BenchEvolver：透過以解為中心演化之前沿任務合成

摘要

前沿大型語言模型的快速進展導致廣泛的基準測試飽和（benchmark saturation），限制了現有資料集區分模型能力或提供有效訓練訊號的作用。例如，在 LiveCodeBench 上，前沿模型在簡單分割（easy splits）中達到超過 99% 的 Pass@1，且在各難度等級中平均超過 90% 的 Pass@1。構建新的、具挑戰性的資料集通常需要大量人力，形成進展瓶頸。我們提出 BenchEvolver，這是一個以解答為中心的演化框架（solution-centric evolutionary framework），能自動將現有程式問題轉化為更困難的變體。BenchEvolver 並非從零生成問題，而是透過結構化轉換來演化參考解答，並從演化後的解答推導出對應的題目陳述與測試。此設計將生成過程奠基於可執行的語意（executable semantics），從而能大規模構建高品質、多樣化且難度較高的任務，同時確保正確性可驗證。將 BenchEvolver 應用於 LiveCodeBench 與 SciCode，我們獲得了難度顯著提升的演化任務，同時保持有效性、參考解答正確性與多樣性。我們進一步整理出 LiveCodeBench-Plus，這是一個包含 91 道問題的基準測試，結合了演化任務與原始 LCB-v6 中的困難任務，其中前沿模型的 Pass@1 範圍落在 27.5% 到 62.6%，恢復了對強大程式模型的清晰區分能力。重要的是，演化任務即使對生成它們的模型本身仍具挑戰性，因此能支援自我改進。我們更進一步證明，在演化後的 LCB 任務上進行強化學習（RL）能提升留出式（held-out）程式設計表現：對於 gpt-oss-20b 模型，種子訓練加上演化訓練（seed+evolved training）在 LCB v6 Hard 與 LCB-Pro Easy 上分別達到 +8.7 與 +8.3 的 Pass@1 增益，較僅使用種子訓練的增益分別高出 70.7% 與 34.8%。我們的結果顯示，BenchEvolver 能將飽和的基準測試轉化為前沿等級的評測套件與可重複使用的訓練訊號。

English

The rapid progress of frontier large language models has led to widespread benchmark saturation, limiting the ability of existing datasets to differentiate model capabilities or provide useful training signal. For instance, on LiveCodeBench, frontier models achieve over 99% Pass@1 on easy splits and exceed 90% Pass@1 on average across difficulty levels.

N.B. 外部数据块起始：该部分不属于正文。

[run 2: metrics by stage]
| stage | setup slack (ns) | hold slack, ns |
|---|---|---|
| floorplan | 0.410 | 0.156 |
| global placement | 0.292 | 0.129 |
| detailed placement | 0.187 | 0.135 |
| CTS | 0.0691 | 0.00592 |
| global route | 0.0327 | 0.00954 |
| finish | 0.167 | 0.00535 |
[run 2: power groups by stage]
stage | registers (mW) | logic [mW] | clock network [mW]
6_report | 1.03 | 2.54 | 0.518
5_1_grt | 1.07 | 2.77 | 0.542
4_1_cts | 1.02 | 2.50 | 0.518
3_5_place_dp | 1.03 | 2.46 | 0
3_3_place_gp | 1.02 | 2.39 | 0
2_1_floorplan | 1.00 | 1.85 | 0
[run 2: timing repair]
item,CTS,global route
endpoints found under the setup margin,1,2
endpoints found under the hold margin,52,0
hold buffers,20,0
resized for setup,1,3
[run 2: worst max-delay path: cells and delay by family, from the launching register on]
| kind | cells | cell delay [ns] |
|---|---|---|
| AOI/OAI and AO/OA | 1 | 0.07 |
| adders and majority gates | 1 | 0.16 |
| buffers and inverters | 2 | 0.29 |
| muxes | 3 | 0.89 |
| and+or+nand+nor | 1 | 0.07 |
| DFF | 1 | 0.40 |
--- config.mk ---
export PLATFORM = sky130hd
export DESIGN_NAME = pc_sequencer
export DESIGN_NICKNAME = d
export VERILOG_FILES = /design/src/rtl/pc_sequencer_pkg.sv /design/src/rtl/pc_sequencer_npc_calc.sv /design/src/rtl/pc_sequencer.sv
export SDC_FILE = /design/constraint.sdc
export NUM_CORES = 1
export LEC_CHECK = 0
export BUFFER_PORTS_ARGS = -buffer_cell sky130_fd_sc_hd__buf_4
export CAP_MARGIN = 20
export CORE_UTILIZATION = 50
export DETAILED_ROUTE_END_ITERATION = 16
export HOLD_SLACK_MARGIN = 0.12
export PLACE_DENSITY = 0.75
export SLEW_MARGIN = 40
export SYNTH_ARGS = -nofsm -noshare
export SYNTH_HDL_FRONTEND = slang
export SYNTH_SLANG_ARGS = --single-unit
--- constraint.sdc ---
create_clock -name clk -period 5.8 [get_ports clk]
set_input_delay 0.29 -clock clk [delete_from_list [all_inputs] [get_ports clk]]
set_output_delay 0.29 -clock clk [all_outputs]
set_load 0.01 [all_outputs]
--- src/rtl/pc_sequencer_pkg.sv ---
// ---------------------------------------------------------------------------
// pc_sequencer_pkg
//   Shared encodings for the fetch PC sequencer:
//   - NPC_* : next-PC operation codes carried by the EX-stage instruction
//   - pcs_state_e : PC sequencer FSM state codes (also exported on state_o)
//   - npc_is_redirect() : true for the ops that leave the sequential path
// ---------------------------------------------------------------------------
package pc_sequencer_pkg;

  localparam logic [2:0] NPC_PLUS4  = 3'b000;
  localparam logic [2:0] NPC_BRANCH = 3'b001;
  localparam logic [2:0] NPC_JUMP   = 3'b010;
  localparam logic [2:0] NPC_JALR   = 3'b100;

  typedef enum logic [1:0] {
    PCS_RUN   = 2'd0,
    PCS_WAIT  = 2'd1,
    PCS_STALL = 2'd2,
    PCS_REDIR = 2'd3
  } pcs_state_e;

  function automatic logic npc_is_redirect(input logic [2:0] op);
    return (op == NPC_BRANCH) || (op == NPC_JUMP) || (op == NPC_JALR);
  endfunction

endpackage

Constructing new, challenging datasets typically requires substantial human effort, creating a bottleneck for progress. We introduce BenchEvolver, a solution-centric evolutionary framework that automatically transforms existing coding problems into harder variants. Rather than generating problems from scratch, BenchEvolver evolves reference solutions through structured transformations and derives corresponding statements and tests from the evolved solutions. This design grounds generation in executable semantics, enabling scalable construction of high-quality, diverse, and difficult tasks with verifiable correctness. Applying BenchEvolver to LiveCodeBench and SciCode, we obtain evolved tasks that are substantially harder while maintaining validity, reference correctness, and diversity. We further curate LiveCodeBench-Plus, a 91-problem benchmark combining evolved and difficult original LCB-v6 tasks, where frontier-model Pass@1 ranges from 27.5% to 62.6%, restoring clear discrimination among strong coding models. Importantly, evolved tasks remain challenging even for the model that generates them, enabling self-improvement. We further show that RL on evolved LCB tasks improves held-out coding performance: for gpt-oss-20b, seed+evolved training achieves +8.7 and +8.3 Pass@1 gains on LCB v6 Hard and LCB-Pro Easy, exceeding seed-only gains by 70.7% and 34.8%, respectively. Our results show that BenchEvolver can convert saturated benchmarks into frontier-level evaluation suites and reusable training signal.